## Aim of the exercise
Reproduce the data below line by line, from its first line to the line with "output reg [4:0] cause;", both included, and nothing past that point.

------------------------------------------------------------------------

<file path="flow/design.v">
module exception_unit( 
   exception_halt, load_ex_regs, load_bva, cause, load_bva_sel,
   pc, IBE, DBE, RI, Ov, BP, AdEL_inst, AdEL_data, AdES, CpU, clk,
   rst_b
   );
	output wire      exception_halt, load_ex_regs, load_bva;
	output reg [4:0] cause;
	output wire      load_bva_sel;
	input     [31:0] pc;
	input            IBE, DBE, RI, Ov, BP, AdEL_inst, AdEL_data, AdES, CpU;
	input            clk, rst_b;
	assign exception_halt = rst_b && (AdEL_inst || IBE);
	assign load_ex_regs = rst_b && (IBE || DBE || RI || Ov || BP || AdEL_inst ||
	                                AdEL_data || AdES || CpU);
	assign load_bva = rst_b && (AdEL_inst || AdEL_data || AdES || IBE || DBE);
	assign load_bva_sel = AdEL_data || AdES || DBE;
	always @(*) begin
		cause = 0;
		case (1'b1)
		AdEL_inst: cause = 5'd4;
		AdEL_data: cause = 5'd4;
		AdES:      cause = 5'd5;
		IBE:       cause = 5'd6;
		DBE:       cause = 5'd7;
		CpU:       cause = 5'd11;
		RI:        cause = 5'd10;
		Ov:        cause = 5'd12;
		BP:        cause = 5'd9;
		endcase
	end
	// synthesis translate_off
	always @(posedge clk or negedge rst_b) begin
		if (rst_b) begin
			if(AdEL_inst == 1'b1)
				$display("[Address error exception on load at 0x%h]", pc);
			else if(AdEL_data == 1'b1)
				$display("[Address error exception on load at 0x%h]", pc);
			else if(AdES == 1'b1)
				$display("[Address error exception on store at 0x%h]", pc);
			else if(IBE == 1'b1)
				$display("[Instruction bus error exception at 0x%h]", pc);
			else if(DBE == 1'b1)
				$display("[Data bus error exception at 0x%h]", pc);
			else if(CpU == 1'b1)
				$display("[Coprocessor unusable exception at 0x%h]", pc);
			else if(RI == 1'b1)
				$display("[Reserved instruction exception at 0x%h]", pc);
			else if(Ov == 1'b1)
				$display("[Arithmetic overflow exception at 0x%h]", pc);
			else if(BP == 1'b1)
				$display("[Breakpoint exception at 0x%h]", pc);
		end
	end
	// synthesis translate_on
endmodule
</file>
<file path="flow/run.sh">
#!/bin/bash
# OpenROAD 26Q1-2900-gdf79404cd8, Yosys 0.63+post, stock flow scripts
make -C /OpenROAD-flow-scripts/flow DESIGN_CONFIG=/design/flow/config.mk WORK_HOME=/design/flow/orfs finish
</file>
<file path="flow/config.mk">
export PLATFORM = sky130hd
export DESIGN_NAME = exception_unit
export DESIGN_NICKNAME = exception_unit
export VERILOG_FILES = /design/flow/design.v
export SDC_FILE = /design/flow/constraint.sdc
export NUM_CORES = 4
export LEC_CHECK = 1
export CORE_AREA = 10 10 70 70
export DIE_AREA = 0 0 80 80
</file>
<file path="flow/constraint.sdc">
current_design exception_unit

set clk_period 1.2
set clk_io_pct 0.2

create_clock -name clk0 -period $clk_period

set non_clock_inputs [all_inputs -no_clocks]
set_input_delay [expr $clk_period * $clk_io_pct] -clock clk0 $non_clock_inputs
set_output_delay [expr $clk_period * $clk_io_pct] -clock clk0 [all_outputs]
</file>
==> notes.md <==
fresh numbers from the pnr run: crit path max-delay cell type or3_4, CP arrival approximately 1.4 ns, non-filler cells, final roughly 90, initial antenna violation count 0, count of input and output buffers 18, Sw Share 0.374, final setup margin -0.479 ns, CP Capture Type primary output, WL/cell approximately 8.3 um, Tot Pwr between 90 and 100 uW, share of layout cells above drive strength 1 0.698, seq_cells 0, Worst Path Buf+Inv 3, Final Core Density 0.120, CP required ~0.96 ns, fin crit share 1.40, Synth cell types 13, Ant. Diodes 0, RSZ-0062 raised after global routing yes, initial DRC count 0, post-synthesis cell area 120 um2, Slew Limit Fails 0, Max IR drop VDD ~24 uV, CP max stage delay between 0.3 and 0.4 ns, CP Cell Sequence buf_6 -> or3_4 -> or3_4 -> buf_6 -> a21o_1 -> buf_2, Die Ht about 80 um, GRT Total Usage 0.0199, largest net degree at the start of global routing 6, P_int ~61 uW, failing checks setup timing, class of the most critical setup path input port to primary output, sequential group share of total power 0, final setup violation count 7, first-pass GRT wire length around 1100 um, design area just over 400 um2, CP Max Fanout 4, global-route congestion overflow total 0, Combinational Power Share 1.000, Peak Freq about 0.6 GHz, Init Core Util 0.0352, Area Growth Syn to Fin 242%, status finished with violations, Top Layout Cells buf_2, buf_4, buf_6, via count between 200 and 250, most frequent logic cell in the layout buf_2, synthesized area per cell about 6.3 um2, chip area line of the yosys report around 120 um2, Seq/Total Area, Yosys 0, antenna-violating nets left 0, Post-CTS Hold Fix Bufs 0, Hold Fails Final Rpt 0, Detailed Place HPWL just over 600 um, DRT Pass-1 Iters 1, wirelength, routed roughly 740 um, LEAKAGE 0.000163 uW, RD Place Congestion roughly 0.73, PwrDens approximately 240 nW/um2, Die Size approximately 6400 um2, FP Rows 21, cell count in the Yosys report 19, core area roughly 3400 um2, IO Pins 52, # clk buffers 0, Hold Path Class input port to primary output, synth warn 2, minimum clock period around 1.7 ns, Clock power frac 0, Via density between 2 and 3, Mapped Cells 19, Layout fillers slightly above 400, Logic area 149 um2, DIE WIDTH about 80 um, net switching power 36.5 uW, Reg area 0 um2, Critical Path Start Type input port, Post-Place Cells roughly 87, DP Area roughly 390 um2, setup TNS -1.93 ns, # DRC 0, vias in the first global route approximately 230, CP delay by family, top simple AND/OR/NAND/NOR gates, max-cap viol count 0, Log Warnings ~68
final cells by class:
class | count | area share
Timing Repair Buffer | 25 | 0.488
Tap cell | 46 | 0.140
Inverter | 1 | 0.00915
Multi-Input combinational cell | 17 | 0.363
per-layer routing:
layer,global-route usage,share of wire,up-vias
li1,-,-,116
met1,0.0244,0.47,97
met2,0.0337,0.40,13
met3,0.00795,0.13,0
met4,0,0,0
met5,0,0,-
Yosys cell counts:
cell	n	share of area
inv_1	1	0.031
conb_1	1	0.031
a21o_1	1	0.063
a211oi_1	1	0.063
buf_4	1	0.063
o21a_1	2	0.12
and2_1	1	0.052
nor2_1	5	0.16
or3_4	2	0.19
nor4_1	1	0.052
nand2_1	1	0.031
a2111oi_0	1	0.073
o41ai_1	1	0.073
cells by family after synthesis:
kind of cell    count (synthesis)  share of synthesized area
buf+inv                         2                     0.0937
other cells                     1                     0.0312
compound gates                  6                      0.396
simple gates                   10                      0.479
tightest hold or removal path, cell delays in order:
cell and delay (ns):
buf_6 0.08, a2111oi_2 0.04, buf_2 0.10
power by group through the flow:
stage | sequential (uW) | clock, uW | combinational [uW]
4_1_cts | 0 | 0 | 92.4
6_report | 0 | 0 | 97.8
5_1_grt | 0 | 0 | 106
worst paths after layout:
path,to,depth (start not counted),from
worst max-delay path,cause[2],6,AdEL_data
worst min-delay path,cause[1],3,AdES
per-stage QoR:
step,worst slack [ns],hold WS [ns]
finish,-0.479,0.696
global route,-0.522,0.712
CTS,-0.531,0.701
detailed placement,-1.07,1.44
global placement,-1.06,1.44
floorplan,-0.138,0.497
what timing repair did:
| item | CTS | global route |
|---|---|---|
| endpoints found under the setup margin | 8 | 8 |
| cloned | 0 | 0 |
| setup buffers | 1 | 1 |
| pin swaps | 8 | 2 |
| resized | 64 | 3 |
Power figures rest on the tool's default switching activity, not on a simulated workload.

------------------------------------------------------------------------

## Your solution
<file path="flow/design.v">
module exception_unit( 
   exception_halt, load_ex_regs, load_bva, cause, load_bva_sel,
   pc, IBE, DBE, RI, Ov, BP, AdEL_inst, AdEL_data, AdES, CpU, clk,
   rst_b
   );
	output wire      exception_halt, load_ex_regs, load_bva;
	output reg [4:0] cause;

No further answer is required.